Aggiungi una sezione "Portafogli" che riassume: oggetto Portfolio (pool, backtest+live), schemi pesi, default PORT06 (cap pairs 33%, leva 2x), data layer Cerbero v2, limite noto (posizioni aperte non travasate al ribilancio).

  • Step 2: Aggiorna README.md

Aggiungi la cartella portfolios/ alla struttura e una riga d'uso del nuovo paper trader a portafoglio. Prosa italiana completa (artefatto pubblico).

  • Step 3: Esegui l'intera suite

Run: uv run pytest -m "not network" -v Expected: tutti i test (weighting, sleeves, backtest_parity, definitions, ledger, config, runner_build, runner_rebalance) passano.

  • Step 4: Commit
git add CLAUDE.md README.md
git commit -m "docs(portfolio): documenta cartella portfolios, comandi e default PORT06"

Self-review (svolta in fase di scrittura)

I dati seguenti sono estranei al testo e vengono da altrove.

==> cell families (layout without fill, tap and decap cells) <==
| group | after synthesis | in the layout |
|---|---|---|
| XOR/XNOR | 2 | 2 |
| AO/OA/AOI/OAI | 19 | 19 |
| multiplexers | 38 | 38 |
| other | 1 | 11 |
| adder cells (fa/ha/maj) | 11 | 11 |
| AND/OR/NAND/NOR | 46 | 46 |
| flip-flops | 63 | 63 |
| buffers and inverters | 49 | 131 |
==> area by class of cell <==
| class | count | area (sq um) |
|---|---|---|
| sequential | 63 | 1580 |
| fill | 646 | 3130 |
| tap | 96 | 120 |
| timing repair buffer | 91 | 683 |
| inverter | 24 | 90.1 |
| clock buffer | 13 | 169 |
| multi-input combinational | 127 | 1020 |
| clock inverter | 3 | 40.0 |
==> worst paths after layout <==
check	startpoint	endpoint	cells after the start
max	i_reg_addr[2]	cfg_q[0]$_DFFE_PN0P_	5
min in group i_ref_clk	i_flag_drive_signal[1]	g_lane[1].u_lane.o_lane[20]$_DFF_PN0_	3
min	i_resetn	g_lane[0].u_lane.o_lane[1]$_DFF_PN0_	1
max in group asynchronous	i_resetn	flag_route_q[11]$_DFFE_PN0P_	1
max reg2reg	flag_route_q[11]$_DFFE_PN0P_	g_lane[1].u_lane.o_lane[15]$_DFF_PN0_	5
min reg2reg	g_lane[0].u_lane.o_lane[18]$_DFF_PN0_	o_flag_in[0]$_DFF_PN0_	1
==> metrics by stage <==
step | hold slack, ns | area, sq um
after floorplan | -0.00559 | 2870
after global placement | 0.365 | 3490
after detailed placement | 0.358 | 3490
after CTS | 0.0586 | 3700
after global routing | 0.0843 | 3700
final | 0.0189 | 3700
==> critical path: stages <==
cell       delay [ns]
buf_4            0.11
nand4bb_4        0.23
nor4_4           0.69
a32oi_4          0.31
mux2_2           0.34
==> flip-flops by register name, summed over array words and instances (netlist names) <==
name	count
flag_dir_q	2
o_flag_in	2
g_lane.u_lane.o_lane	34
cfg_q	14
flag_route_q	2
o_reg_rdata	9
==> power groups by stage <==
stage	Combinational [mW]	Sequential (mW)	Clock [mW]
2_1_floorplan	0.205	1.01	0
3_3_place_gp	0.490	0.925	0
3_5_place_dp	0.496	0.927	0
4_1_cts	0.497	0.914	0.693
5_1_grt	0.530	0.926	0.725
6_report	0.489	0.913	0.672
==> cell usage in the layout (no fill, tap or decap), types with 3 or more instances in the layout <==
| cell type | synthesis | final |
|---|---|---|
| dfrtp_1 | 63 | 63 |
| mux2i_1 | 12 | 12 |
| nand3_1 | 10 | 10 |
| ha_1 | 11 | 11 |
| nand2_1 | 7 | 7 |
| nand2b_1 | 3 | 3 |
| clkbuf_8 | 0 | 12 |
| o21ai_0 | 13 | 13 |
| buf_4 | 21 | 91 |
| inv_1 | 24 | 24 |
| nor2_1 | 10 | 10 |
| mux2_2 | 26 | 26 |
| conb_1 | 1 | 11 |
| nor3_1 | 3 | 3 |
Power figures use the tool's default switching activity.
<file path="config.mk">
export PLATFORM = sky130hd
export DESIGN_NAME = pmc_core
export DESIGN_NICKNAME = d
export VERILOG_FILES = /design/src/verilog/pmc_pkg.sv /design/src/verilog/pmc_mac.sv /design/src/verilog/pmc_core.sv
export VERILOG_INCLUDE_DIRS = /design/src /design/src/verilog
export SDC_FILE = /design/constraint.sdc
export NUM_CORES = 2
export LEC_CHECK = 0
export ABC_AREA = 1
export BUFFER_PORTS_ARGS = -buffer_cell sky130_fd_sc_hd__buf_2
export CAP_MARGIN = 15
export CORE_MARGIN = 3
export CORE_UTILIZATION = 55
export CTS_BUF_LIST = sky130_fd_sc_hd__clkbuf_16
export CTS_CLUSTER_DIAMETER = 30
export CTS_CLUSTER_SIZE = 10
export DETAILED_ROUTE_END_ITERATION = 10
export PLACE_DENSITY = 0.73
export SYNTH_ARGS = -nofsm -noshare
export SYNTH_HDL_FRONTEND = slang
export SYNTH_SLANG_ARGS = --single-unit
export TNS_END_PERCENT = 30
</file>
<file path="constraint.sdc">
create_clock -name clk -period 14.5 [get_ports clk]
set_input_delay 2.175 -clock clk [delete_from_list [all_inputs] [get_ports clk]]
set_output_delay 2.175 -clock clk [all_outputs]
set_load 0.005 [all_outputs]
</file>
$ cat src/fdu_pkg.sv
// fdu_pkg: layouts, latencies and encodings
// assumes: imported whole by every design file of the block
package fdu_pkg;
  // operand layouts
  localparam int SP_W = 32;
  localparam int SP_EXP_W = 8;
  localparam int SP_SIG_W = 24;
  localparam int DP_W = 64;
  localparam int DP_EXP_W = 11;
  localparam int DP_SIG_W = 53;
  localparam int SP_BIAS = 127;
  localparam int DP_BIAS = 1023;
  localparam int SP_EMIN = -126;
  localparam int DP_EMIN = -1022;
  localparam int EXP_OUT_W = 12;
  localparam int DP_WIDE_LSB_W = 29;
  // execution latencies in cycles
  localparam int LAT_W = 5;
  localparam logic [4:0] LAT_ARITH = 5'h06;
  localparam logic [4:0] LAT_CVT = 5'h04;
  localparam logic [4:0] LAT_OTHER = 5'h02;
  localparam logic [4:0] DIV_MIN = 5'h04;
  localparam logic [4:0] DIV_MID = 5'h0a;
  localparam logic [4:0] DIV_MAX = 5'h10;
  localparam logic [4:0] SQRT_MIN = 5'h04;
  localparam logic [4:0] SQRT_MID = 5'h10;
  localparam logic [4:0] SQRT_MAX = 5'h1f;
  // structure
  localparam int PIPE_D = 6;
  localparam int TAG_W = 8;
  localparam int NU = 2;
  localparam int NL = 3;
  localparam int NC = 4;
  localparam logic U_FULL = 1'b0;
  localparam logic [1:0] LN_L2 = 2'h0;
  localparam logic [1:0] LN_L4 = 2'h1;
  localparam logic [1:0] LN_L6 = 2'h2;
  localparam logic [1:0] LN_DS = 2'h3;
  localparam logic [2:0] W_NONE = 3'h4;
  typedef enum logic [3:0] {
    OP_ADD = 4'h0, OP_SUB = 4'h1, OP_MUL = 4'h2, OP_MADD = 4'h3, OP_MSUB = 4'h4,
    OP_CVT = 4'h5, OP_DIV = 4'h6, OP_SQRT = 4'h7, OP_MEDIA = 4'h8, OP_OTHER = 4'h9
  } fdu_op_t;
  typedef enum logic [1:0] {FMT_S = 2'h0, FMT_D = 2'h1, FMT_PS = 2'h2} fdu_fmt_t;
  typedef enum logic [2:0] {
    CLS_ZERO = 3'h0, CLS_SUB = 3'h1, CLS_NORM = 3'h2, CLS_INF = 3'h3,
    CLS_SNAN = 3'h4, CLS_QNAN = 3'h5
  } fdu_cls_t;
  typedef enum logic [3:0] {
    ST_IDLE = 4'h1, ST_RUN = 4'h2, ST_RUN_PEND = 4'h4, ST_LAUNCH = 4'h8
  } fdu_ds_t;
endpackage

$ cat src/fdu_classify.sv
// fdu_classify: decodes one 64-bit register word into operand classes
// assumes: pure combinational, word and format valid together
`timescale 1ns/1ps
module fdu_classify
  import fdu_pkg::*;
(
  input logic [63:0] word,
  input fdu_fmt_t fmt,
  output fdu_cls_t cls_lo,
  output fdu_cls_t cls_hi,
  output logic [11:0] exp_lo,
  output logic wide
);
  // class from exponent and fraction shape
  function automatic fdu_cls_t cls_of(input logic e_zero, input logic e_ones,
                                      input logic f_zero, input logic f_msb);
    if (e_zero)
      cls_of = f_zero ? CLS_ZERO : CLS_SUB; // RULE6
    else if (e_ones)
      cls_of = f_zero ? CLS_INF : (f_msb ? CLS_SNAN : CLS_QNAN); // RULE7 RULE8
    else
      cls_of = CLS_NORM; // RULE5
  endfunction

  // single lane: sign, 8-bit exponent, 23 stored fraction bits
  function automatic fdu_cls_t cls_sp(input logic [31:0] w);
    cls_sp = cls_of(w[30:23] == 8'h00, &w[30:23], w[22:0] == 23'h0, w[22]); // RULE1
  endfunction

  // decode per format
  always_comb begin
    if (fmt == FMT_D) begin
      cls_lo = cls_of(word[62:52] == 11'h000, &word[62:52], word[51:0] == 52'h0,
                      word[51]); // RULE2
      cls_hi = cls_lo;
      if (word[62:52] == 11'h000)
        exp_lo = 12'(DP_EMIN); // RULE6
      else
        exp_lo = 12'(int'(word[62:52]) - DP_BIAS); // RULE4
      wide = |word[DP_WIDE_LSB_W-1:0];
    end else begin
      cls_lo = cls_sp(word[31:0]);
      cls_hi = (fmt == FMT_PS) ? cls_sp(word[63:32]) : cls_lo; // RULE3
      if (word[30:23] == 8'h00)
        exp_lo = 12'(SP_EMIN); // RULE6
      else
        exp_lo = 12'(int'(word[30:23]) - SP_BIAS); // RULE4
      wide = 1'b0;
    end
  end
endmodule

$ cat src/fdu_iter.sv
// fdu_iter: latency counter of the iterative divide and square root
// assumes: start only while idle, lat of at least 2
`timescale 1ns/1ps
module fdu_iter
  import fdu_pkg::*;
(
  input logic clock,
  input logic rstn,
  input logic start,
  input logic [4:0] lat,
  output logic done
);
  logic [4:0] cnt_reg;
  logic done_reg;

  // count down, done registered as the count reaches zero
  always_ff @(posedge clock) begin
    if (!rstn) begin
      cnt_reg <= 5'h00;
      done_reg <= 1'b0;
    end else begin
      done_reg <= (cnt_reg == 5'h01);
      if (start)
        cnt_reg <= lat - 5'h01;
      else if (cnt_reg != 5'h00)
        cnt_reg <= cnt_reg - 5'h01;
    end
  end

  assign done = done_reg;
endmodule

$ cat src/fdu_exec.sv
// fdu_exec: two fp units, one issue port, write-back
// assumes: issuer obeys ready and stall
//
// Behaviour
// [RULE1] single: 32 bits, 8 exp, 24 sig
// [RULE2] double: 64 bits, 11 exp, 53 sig
// [RULE3] paired single: two singles per word
// [RULE4] stored exponent is true plus bias
// [RULE5] in-range exponent: normal, hidden one
// [RULE6] min minus one: zero or subnormal
// [RULE7] max plus one: infinity or NaN
// [RULE8] fraction msb set: signalling NaN
// [RULE9] execute split two to six stages
// [RULE10] full unit all ops, second a subset
// [RULE11] per unit one issue, one result
// [RULE12] add, multiply, fused take six
// [RULE13] conversions take four
// [RULE14] divide takes four to sixteen
// [RULE15] root takes four to thirty-one
// [RULE16] other ops take two
// [RULE17] same-cycle finish: shorter latency wins
// [RULE18] all but divide, root pipelined
// [RULE19] second divide or root stalls issue
// [RULE20] fused multiply-add rounds once
// [RULE21] losing result held, written later
`timescale 1ns/1ps
module fdu_exec
  import fdu_pkg::*;
(
  input logic clock,
  input logic rstn,
  input logic issue_valid,
  input fdu_op_t issue_op,
  input fdu_fmt_t issue_fmt,
  input logic [7:0] issue_tag,
  input logic [63:0] issue_a,
  input logic [63:0] issue_b,
  output logic issue_ready,
  output logic stall,
  output logic wb_full_valid,
  output logic [7:0] wb_full_tag,
  output logic wb_am_valid,
  output logic [7:0] wb_am_tag,
  output fdu_cls_t a_cls_lo,
  output fdu_cls_t a_cls_hi,
  output logic [11:0] a_exp_lo,
  output fdu_cls_t b_cls_lo
);
  // ----------------
  // decode helpers
  // ----------------
  // latency lane of an operation
  function automatic logic [1:0] lane_of(input fdu_op_t op);
    unique case (op)
      OP_ADD, OP_SUB, OP_MUL, OP_MADD, OP_MSUB: lane_of = LN_L6;
      OP_CVT: lane_of = LN_L4;
      OP_DIV, OP_SQRT: lane_of = LN_DS;
      default: lane_of = LN_L2;
    endcase
  endfunction

  // fixed latency of a pipelined lane
  function automatic logic [4:0] lane_lat(input logic [1:0] l);
    unique case (l)
      LN_L6: lane_lat = LAT_ARITH; // RULE12
      LN_L4: lane_lat = LAT_CVT; // RULE13
      default: lane_lat = LAT_OTHER; // RULE16
    endcase
  endfunction

  // entry stage, so every lane leaves at the last stage
  function automatic int lane_start(input logic [1:0] l);
    lane_start = PIPE_D - int'(lane_lat(l)); // RULE9
  endfunction

  // operations the add-multiply unit cannot run
  function automatic logic full_only(input fdu_op_t op);
    full_only = (op == OP_CVT) || (op == OP_DIV) || (op == OP_SQRT) || (op == OP_OTHER);
  endfunction

  // zero, infinity and NaN finish early in the iteration
  function automatic logic quick(input fdu_cls_t c);
    quick = (c != CLS_NORM) && (c != CLS_SUB);
  endfunction

  // operand-dependent iteration length
  function automatic logic [4:0] ds_lat_of(input fdu_op_t op, input fdu_cls_t ca,
                                           input fdu_cls_t cb, input logic wa,
                                           input logic wb);
    if (op == OP_DIV) begin
      if (quick(ca) || quick(cb))
        ds_lat_of = DIV_MIN; // RULE14
      else
        ds_lat_of = (wa || wb) ? DIV_MAX : DIV_MID; // RULE14
    end else begin
      if (quick(ca))
        ds_lat_of = SQRT_MIN; // RULE15
      else
        ds_lat_of = wa ? SQRT_MAX : SQRT_MID; // RULE15
    end
  endfunction

  // lowest latency among valid candidates, W_NONE if none
  function automatic logic [2:0] pick(input logic [3:0] v, input logic [19:0] lats);
    logic [2:0] best;
    logic [4:0] blat;
    best = W_NONE;
    blat = 5'h1f;
    for (int l = 0; l < NC; l++) begin
      if (v[l] && ((best == W_NONE) || (lats[l*LAT_W +: LAT_W] < blat))) begin
        best = 3'(l);
        blat = lats[l*LAT_W +: LAT_W];
      end
    end
    pick = best;
  endfunction

  // ----------------
  // state
  // ----------------
  logic issue_ready_reg;
  logic stall_reg;
  logic tgl_reg;
  logic pv_reg [NU][NL][PIPE_D];
  logic [TAG_W-1:0] pt_reg [NU][NL][PIPE_D];
  logic hv_reg [NU][NC];
  logic hv_next [NU][NC];
  logic [TAG_W-1:0] ht_reg [NU][NC];
  logic [4:0] ds_hlat_reg;
  logic wbv_reg [NU];
  logic [TAG_W-1:0] wbt_reg [NU];
  fdu_ds_t state_reg;
  fdu_ds_t state_next;
  logic [4:0] ds_lat_reg;
  logic [TAG_W-1:0] ds_tag_reg;
  logic [4:0] pend_lat_reg;
  logic [TAG_W-1:0] pend_tag_reg;
  fdu_cls_t a_cls_lo_reg;
  fdu_cls_t a_cls_hi_reg;
  fdu_cls_t b_cls_lo_reg;
  logic [11:0] a_exp_lo_reg;

  logic acc;
  logic [1:0] in_lane;
  logic in_unit;
  logic ds_in;
  logic ds_done;
  logic ds_go;
  logic [4:0] go_lat;
  logic [TAG_W-1:0] go_tag;
  logic [4:0] new_lat;
  logic stall_next;
  logic any_hold;
  fdu_cls_t ca_lo;
  fdu_cls_t ca_hi;
  fdu_cls_t cb_lo;
  fdu_cls_t cb_hi;
  logic [11:0] ca_exp;
  logic [11:0] cb_exp;
  logic ca_wide;
  logic cb_wide;
  logic tv [NU][NC];
  logic [TAG_W-1:0] tt [NU][NC];
  logic [NC-1:0] cv [NU];
  logic [TAG_W-1:0] ct [NU][NC];
  logic [NC*LAT_W-1:0] cl [NU];
  logic [2:0] win [NU];
  logic frz [NU][NL];

  // ----------------
  // operand decode and issue steering
  // ----------------
  fdu_classify u_cls_a (
    .word(issue_a),
    .fmt(issue_fmt),
    .cls_lo(ca_lo),
    .cls_hi(ca_hi),
    .exp_lo(ca_exp),
    .wide(ca_wide)
  );

  fdu_classify u_cls_b (
    .word(issue_b),
    .fmt(issue_fmt),
    .cls_lo(cb_lo),
    .cls_hi(cb_hi),
    .exp_lo(cb_exp),
    .wide(cb_wide)
  );

  // one accepted instruction per cycle, sent to exactly one unit
  assign acc = issue_valid & issue_ready_reg; // RULE11
  assign in_lane = lane_of(issue_op);
  assign in_unit = full_only(issue_op) ? U_FULL : tgl_reg; // RULE10
  assign ds_in = acc & (in_lane == LN_DS);
  assign new_lat = ds_lat_of(issue_op, ca_lo, cb_lo, ca_wide, cb_wide);

  // shared ops alternate between the units
  always_ff @(posedge clock) begin
    if (!rstn)
      tgl_reg <= 1'b0;
    else if (acc && !full_only(issue_op))
      tgl_reg <= ~tgl_reg; // RULE10
  end

  // operand classes of the last accepted instruction
  always_ff @(posedge clock) begin
    if (!rstn) begin
      a_cls_lo_reg <= CLS_ZERO;
      a_cls_hi_reg <= CLS_ZERO;
      b_cls_lo_reg <= CLS_ZERO;
      a_exp_lo_reg <= 12'h000;
    end else if (acc) begin
      a_cls_lo_reg <= ca_lo; // RULE5
      a_cls_hi_reg <= ca_hi; // RULE3
      b_cls_lo_reg <= cb_lo;
      a_exp_lo_reg <= ca_exp; // RULE4
    end
  end

  // ----------------
  // pipelined lanes
  // ----------------
  // lanes shift unless the tail is blocked by its hold;
  // a fused op is one six-cycle lane op, one rounding
  always_ff @(posedge clock) begin
    if (!rstn) begin
      for (int u = 0; u < NU; u++)
        for (int l = 0; l < NL; l++)
          for (int s = 0; s < PIPE_D; s++) begin
            pv_reg[u][l][s] <= 1'b0;
            pt_reg[u][l][s] <= '0;
          end
    end else begin
      for (int u = 0; u < NU; u++)
        for (int l = 0; l < NL; l++)
          if (!frz[u][l]) begin
            for (int s = 0; s < PIPE_D; s++) begin
              if (s == lane_start(2'(l))) begin
                pv_reg[u][l][s] <= acc && (in_unit == 1'(u)) && (in_lane == 2'(l)); // RULE18
                pt_reg[u][l][s] <= issue_tag; // RULE20
              end else if (s > lane_start(2'(l))) begin
                pv_reg[u][l][s] <= pv_reg[u][l][s-1];
                pt_reg[u][l][s] <= pt_reg[u][l][s-1];
              end else begin
                pv_reg[u][l][s] <= 1'b0;
                pt_reg[u][l][s] <= '0;
              end
            end
          end
    end
  end

  // ----------------
  // divide and square root sequencer
  // ----------------
  fdu_iter u_iter (
    .clock(clock),
    .rstn(rstn),
    .start(ds_go),
    .lat(go_lat),
    .done(ds_done)
  );

  // second op waits until the first leaves its hold
  always_comb begin
    state_next = state_reg;
    ds_go = 1'b0;
    go_lat = new_lat;
    go_tag = issue_tag;
    unique case (state_reg)
      ST_IDLE: begin
        if (ds_in) begin
          state_next = ST_RUN;
          ds_go = 1'b1;
        end
      end
      ST_RUN: begin
        if (ds_in)
          state_next = ds_done ? ST_LAUNCH : ST_RUN_PEND; // RULE19
        else if (ds_done)
          state_next = ST_IDLE;
      end
      ST_RUN_PEND: begin
        if (ds_done)
          state_next = ST_LAUNCH;
      end
      ST_LAUNCH: begin
        if (!hv_reg[0][LN_DS]) begin
          state_next = ST_RUN;
          ds_go = 1'b1;
          go_lat = pend_lat_reg;
          go_tag = pend_tag_reg;
        end
      end
      default: state_next = ST_IDLE;
    endcase
  end

  // running and waiting op bookkeeping
  always_ff @(posedge clock) begin
    if (!rstn) begin
      state_reg <= ST_IDLE;
      ds_lat_reg <= 5'h00;
      ds_tag_reg <= '0;
      pend_lat_reg <= 5'h00;
      pend_tag_reg <= '0;
    end else begin
      state_reg <= state_next;
      if (ds_go) begin
        ds_lat_reg <= go_lat; // RULE14 RULE15
        ds_tag_reg <= go_tag;
      end
      if ((state_reg == ST_RUN) && ds_in) begin
        pend_lat_reg <= new_lat;
        pend_tag_reg <= issue_tag;
      end
    end
  end

  // ----------------
  // write-back arbitration
  // ----------------
  // candidates: lane tails, holds, iterative op
  always_comb begin
    any_hold = 1'b0;
    for (int u = 0; u < NU; u++) begin
      for (int l = 0; l < NC; l++) begin
        if (l < NL) begin
          tv[u][l] = pv_reg[u][l][PIPE_D-1];
          tt[u][l] = pt_reg[u][l][PIPE_D-1];
          cl[u][l*LAT_W +: LAT_W] = lane_lat(2'(l));
        end else begin
          tv[u][l] = (u == 0) && ds_done;
          tt[u][l] = ds_tag_reg;
          cl[u][l*LAT_W +: LAT_W] = hv_reg[u][l] ? ds_hlat_reg : ds_lat_reg;
        end
        cv[u][l] = hv_reg[u][l] | tv[u][l];
        ct[u][l] = hv_reg[u][l] ? ht_reg[u][l] : tt[u][l];
      end
      win[u] = pick(cv[u], cl[u]); // RULE17
      for (int l = 0; l < NC; l++) begin
        if (win[u] == 3'(l))
          hv_next[u][l] = hv_reg[u][l] & tv[u][l]; // RULE21
        else
          hv_next[u][l] = hv_reg[u][l] | tv[u][l]; // RULE21
        any_hold = any_hold | hv_next[u][l];
      end
      for (int l = 0; l < NL; l++)
        frz[u][l] = hv_reg[u][l] & tv[u][l] & (win[u] != 3'(l)); // RULE21
    end
  end

  // losing tail moves into its hold
  always_ff @(posedge clock) begin
    if (!rstn) begin
      for (int u = 0; u < NU; u++)
        for (int l = 0; l < NC; l++) begin
          hv_reg[u][l] <= 1'b0;
          ht_reg[u][l] <= '0;
        end
      ds_hlat_reg <= 5'h00;
    end else begin
      for (int u = 0; u < NU; u++)
        for (int l = 0; l < NC; l++) begin
          hv_reg[u][l] <= hv_next[u][l];
          if (tv[u][l] && (hv_reg[u][l] == (win[u] == 3'(l))))
            ht_reg[u][l] <= tt[u][l]; // RULE21
        end
      if (tv[0][LN_DS] && !hv_reg[0][LN_DS] && (win[0] != 3'(LN_DS)))
        ds_hlat_reg <= ds_lat_reg;
    end
  end

  // one result per unit per cycle
  always_ff @(posedge clock) begin
    if (!rstn) begin
      for (int u = 0; u < NU; u++) begin
        wbv_reg[u] <= 1'b0;
        wbt_reg[u] <= '0;
      end
    end else begin
      for (int u = 0; u < NU; u++) begin
        wbv_reg[u] <= (win[u] != W_NONE); // RULE11
        wbt_reg[u] <= (win[u] != W_NONE) ? ct[u][win[u][1:0]] : '0;
      end
    end
  end

  // ----------------
  // issue flow control
  // ----------------
  // stall until first iterative op writes back
  assign stall_next = (state_next == ST_RUN_PEND) ||
                      ((state_next == ST_LAUNCH) && hv_next[0][LN_DS]); // RULE19

  // ready low on stall, launch or any hold
  always_ff @(posedge clock) begin
    if (!rstn) begin
      stall_reg <= 1'b0;
      issue_ready_reg <= 1'b0;
    end else begin
      stall_reg <= stall_next; // RULE19
      issue_ready_reg <= !stall_next && (state_next != ST_LAUNCH) && !any_hold;
    end
  end

  assign issue_ready = issue_ready_reg;
  assign stall = stall_reg;
  assign wb_full_valid = wbv_reg[0];
  assign wb_full_tag = wbt_reg[0];
  assign wb_am_valid = wbv_reg[1];
  assign wb_am_tag = wbt_reg[1];
  assign a_cls_lo = a_cls_lo_reg;
  assign a_cls_hi = a_cls_hi_reg;
  assign a_exp_lo = a_exp_lo_reg;
  assign b_cls_lo = b_cls_lo_reg;
endmodule

$ cat config.mk
export PLATFORM = sky130hd
export DESIGN_NAME = fdu_exec
export DESIGN_NICKNAME = d
export VERILOG_FILES = /design/src/fdu_pkg.sv /design/src/fdu_classify.sv /design/src/fdu_iter.sv /design/src/fdu_exec.sv
export SDC_FILE = /design/constraint.sdc
export NUM_CORES = 1
export LEC_CHECK = 0
export ABC_AREA = 1
export BUFFER_PORTS_ARGS = -buffer_cell sky130_fd_sc_hd__clkbuf_2
export CELL_PAD_IN_SITES_DETAIL_PLACEMENT = 0
export CELL_PAD_IN_SITES_GLOBAL_PLACEMENT = 1
export CORE_MARGIN = 2
export CORE_UTILIZATION = 45
export CTS_BUF_LIST = sky130_fd_sc_hd__clkbuf_8 sky130_fd_sc_hd__clkbuf_16
export DETAILED_ROUTE_END_ITERATION = 10
export PLACE_DENSITY_LB_ADDON = 0.05
export SYNTH_ARGS = -nofsm -noshare
export SYNTH_HDL_FRONTEND = slang
export SYNTH_SLANG_ARGS = --single-unit
$ cat constraint.sdc
create_clock -name clock -period 5 [get_ports clock]
set_input_delay 0.5 -clock clock [delete_from_list [all_inputs] [get_ports clock]]
set_output_delay 0.5 -clock clock [all_outputs]
set_load 0.03 [all_outputs]
==> results of run 1 <==
==> power breakdown <==
group          switching [mW]  internal [mW]  total, mW
Clock                    1.13           1.59       2.72
Combinational           0.828          0.382       1.21
Sequential              0.126           3.50       3.62
==> through the flow <==
step                      utilization, %  area, µm²  hold WS (ns)  total power [mW]  std cells
after floorplan                        -      17200         0.442              4.50       1977
after global placement              49.3      18600         0.452              4.88       2621
after detailed placement            49.3      18600         0.465              4.90       2621
after CTS                           52.5      19800         0.299              7.63       2693
after global routing                52.5      19800         0.340              7.90       2693
final                               52.5      19800         0.311              7.55       2694
==> worst reg2reg max path, stage by stage (launching register included) <==
cell	delay, ns
dfxtp_1	0.79
o21ai_0	0.28
ha_1	0.33
o21a_1	0.10
o21ai_0	0.07
a21boi_1	0.21
o21ai_4	0.10
a21oi_4	0.35
inv_2	0.13
nor2_4	0.24
nand2_2	0.09
nand2_1	0.10
inv_2	0.04
nand2_1	0.07
inv_2	0.07
nor2_8	0.14
nor2_4	0.11
inv_4	0.36
buf_12	0.24
nand2_1	0.09
inv_2	0.04
==> cell type report <==
class                           count  area share, %
Multi-Input combinational cell   1173           28.0
Sequential cell                   358           50.0
Clock inverter                     27          0.721
Clock buffer                       45           5.46
Inverter                          376           7.14
Timing Repair Buffer              203           5.45
Tap cell                          511           3.23
Antenna cell                        1         0.0126
==> cell usage after synthesis (10+ instances only) <==
library cell	number
a21boi_0	10
a21oi_1	70
a31oi_1	10
buf_2	16
clkbuf_1	41
dfxtp_1	86
edfxtp_1	272
ha_1	16
inv_1	359
inv_2	13
mux2i_1	12
nand2_1	409
nand3_1	51
nand4_1	13
nor2_1	305
nor3_1	19
o211ai_1	16
o21ai_0	144
o21ai_1	14
==> worst max path at each step <==
stage	from	endpoint	slack (ns)	depth (start not counted)
final	hv_reg[0][0]	pt_reg[0][23]	0.91	20
after detailed placement	hv_reg[0][0]	pt_reg[0][28]	0.91	20
after CTS	hv_reg[0][0]	pt_reg[0][31]	0.89	20
after global placement	hv_reg[0][0]	pt_reg[0][23]	0.93	20
after global routing	hv_reg[0][0]	pt_reg[0][28]	0.42	20
after floorplan	hv_reg[0][0]	pt_reg[0][0]	0.89	14
==> per-layer routing <==
metal  vias up  global-route usage [%]  share of wire, %
met4         0                    6.78               2.8
met3        70                    2.51               4.0
met5         -                       0                 0
li1       6704                       -                 -
met2       270                    35.4                48
met1      5983                    26.5                46
==> logic make-up after synthesis <==
logic type	share of synthesized area (%)
and+or+nand+nor	19.5
buffers and inverters	10.3
xor gates and xnor gates	0.306
other	0.0218
AOI/OAI and AO/OA	10.5
muxes	0.699
adders and majority gates	1.17
DFF	57.6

  • Copertura spec: §3 layout → Task 2-9; §4 schema → Task 4; §5 backtest → Task 4-5; §6 live → Task 8-9; §7 persistenza → Task 6; §8 portafogli/default → Task 5,7; §9 test → ogni task TDD + suite finale; §2.6 data v2 → Task 1,9. Tutte coperte.
  • Limite noto (posizioni aperte non travasate): implementato in rebalance_allocations e documentato (Task 9 docstring + Task 10).
  • Honest DIP01/TR01/ROT02 nel live: build_worker_for solleva un errore esplicito (worker dedicati in fase 2) — coerente con lo scope: backtest li include, il live v1 esegue fade/pairs/shape che hanno worker pronti. Nota: se il default PORT06 deve girare live al primo colpo servono i worker honest; in alternativa per il primo avvio live usare PORT04-shape senza honest, oppure aggiungere i 3 worker honest come Task 8b. Da decidere in esecuzione.
  • Consistenza tipi: sid usato come chiave ovunque (definizioni ↔ all_sleeve_equities ↔ ledger ↔ workers); weight_vector firma identica in weighting.py e Portfolio.weight_vector; _worker_equity gestisce MLWorkerWrapper.
  • Placeholder: nessun TBD nel codice; l'unico TODO è opzionale (arricchire inst_map via get_instruments) e non blocca.

Punto aperto per l'esecuzione: il default PORT06 contiene gli sleeve honest (DIP01/TR01/ROT02) che NON hanno ancora un worker live. Decidere a inizio esecuzione se (a) aggiungere Task 8b coi worker honest, oppure (b) far girare il primo live con un portafoglio senza honest (fade+pairs+shape) e tenere PORT06 completo solo in backtest finché i worker honest non esistono.